All the other machines I put Ubuntu on had significantly more CPU, Video, Ram, and they will stream at full screen without hesitation. If anything, Chrome had done slightly better at Flash pages and video than Firefox did when there was a lot of CPU.

But on older speed limited hardware, seems Firefox is a better choice.

Noz3001
July 16th, 2010, 12:30 PM
Try Firefox 4 b2pre vs Chromium 6.0.467.0

gradinaruvasile
July 16th, 2010, 12:39 PM
Well in my experience Chrome (Chromium) works better on a Dell D630 (P4@1800/512MB RAM/Ati 7500 mobility video with Ubuntu 8.10) than Firefox.
Chromium is way faster and extremely stable + i have seen even 50+ tabs (half with flash content) opened in a session and worked well...
Firefox (3.6 updated) on the other hand struggled (the computer became unbearably slow in the process) after 8-10 tabs and crashed often (no extensions installed mind you).
So Chromium is a clear winner for me.

nilarimogard
July 16th, 2010, 01:52 PM
From my few months of using Chromium at home and on my netbook and Firefox at work - all of them daily, I can tell you what to expect: Chromium with ~30 or so tabs open will take up to 1 GB of RAM after a few hours of heavy usage (I have a few screenshots at home with this).
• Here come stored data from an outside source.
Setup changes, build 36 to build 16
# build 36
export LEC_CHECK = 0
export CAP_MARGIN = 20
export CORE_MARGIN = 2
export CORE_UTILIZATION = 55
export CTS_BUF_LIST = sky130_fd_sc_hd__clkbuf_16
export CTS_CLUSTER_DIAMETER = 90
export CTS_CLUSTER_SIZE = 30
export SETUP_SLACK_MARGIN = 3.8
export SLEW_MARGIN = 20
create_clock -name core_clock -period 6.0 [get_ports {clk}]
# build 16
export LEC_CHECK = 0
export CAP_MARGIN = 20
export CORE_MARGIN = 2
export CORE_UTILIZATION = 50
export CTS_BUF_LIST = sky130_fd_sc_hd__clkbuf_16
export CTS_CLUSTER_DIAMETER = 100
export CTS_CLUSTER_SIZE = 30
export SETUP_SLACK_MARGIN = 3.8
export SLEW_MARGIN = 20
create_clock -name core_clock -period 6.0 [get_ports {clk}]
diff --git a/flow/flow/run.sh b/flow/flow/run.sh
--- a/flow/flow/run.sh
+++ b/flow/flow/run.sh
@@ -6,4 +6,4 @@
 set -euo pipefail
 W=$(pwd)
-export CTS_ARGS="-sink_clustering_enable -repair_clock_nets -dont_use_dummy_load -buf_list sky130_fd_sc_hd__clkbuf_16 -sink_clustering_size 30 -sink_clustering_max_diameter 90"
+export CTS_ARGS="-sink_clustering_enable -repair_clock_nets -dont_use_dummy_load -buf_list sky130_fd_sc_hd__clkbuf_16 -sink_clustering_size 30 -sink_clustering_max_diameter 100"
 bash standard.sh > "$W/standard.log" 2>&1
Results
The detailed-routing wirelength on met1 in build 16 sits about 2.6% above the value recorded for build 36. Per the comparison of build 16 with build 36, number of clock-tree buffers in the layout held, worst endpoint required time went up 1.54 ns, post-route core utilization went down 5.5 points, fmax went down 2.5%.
However, Chromium with just 2-3 tabs open will only use a low amount of RAM. On the other hand, Firefox never goes past ~400 MB of RAM in usage for me, even with ~30 tabs. But it also uses a lot of RAM with just 2-3 tabs open.

So basically: Firefox (or better yet Switftox - which is Firefox optimized for your CPU) if you constantly have a lot of tabs and Chromium for a few tabs only.

Bapun007
July 16th, 2010, 02:12 PM
Firefox works good for me and then opera . I never like chromium . Firefox works fast .

doorknob60
July 16th, 2010, 07:14 PM
I think Flash is to blame there. Stupid flash...In my experiences Chromium is faster for everything, except sometimes flash is a little sluggish. Flash is most stable on Firefox. I think it's my fault for installing a ton of addons in Firefox, but I install some of the same ones in Chromium and it stays fast, so yeah :P

McRat
July 16th, 2010, 07:23 PM
I think Flash is to blame there. Stupid flash...In my experiences Chromium is faster for everything, except sometimes flash is a little sluggish. Flash is most stable on Firefox. I think it's my fault for installing a ton of addons in Firefox, but I install some of the same ones in Chromium and it stays fast, so yeah :P

Yes, it's Flash doing it.

Normal pages at 25mbps load instantly regardless of which browser you run.

I hate Flash, but it's pretty well established. If you limit yourself to non-flash pages, you find that as each day goes by, you can "see" less and less of the internet.

aladinonl
July 17th, 2010, 07:23 AM
For me, Chromium is the fastest. Opera and FF are about the same. But Opera Linux has out-of-process plugin for a very long time.

earthpigg
July 17th, 2010, 07:35 AM
my experience, on my very powerful i7 machine, my atom netbook, and playing around with p4 computers:

chromium/chrome is faster on older hardware, except at flash stuff.

firefox is king of flash, and on powerful computers not significantly slower than chrome at the rest.



as a result:

-if on weak machine, keep both installed, but only open firefox when you want to watch flash videos on fullscreen.

-if on powerful machine, keep only firefox installed.

NightwishFan
July 17th, 2010, 11:28 AM
I would think Webkit would be faster, but I have known Firefox to perform fairly reliably on an old machine. That is one of the reasons that butterflied into why I now use open source.

Warpnow
July 17th, 2010, 03:29 PM
I used a pentium 2 for a bit. Firefox would not even run. You could try to start it, but it would take over an hour to run. It wouldn't load pages at all.

Chromium, on the other hand, ran, and did pretty well if I avoided flash sites. Opera, too, ran, and had much better flash than chromium but worse overall.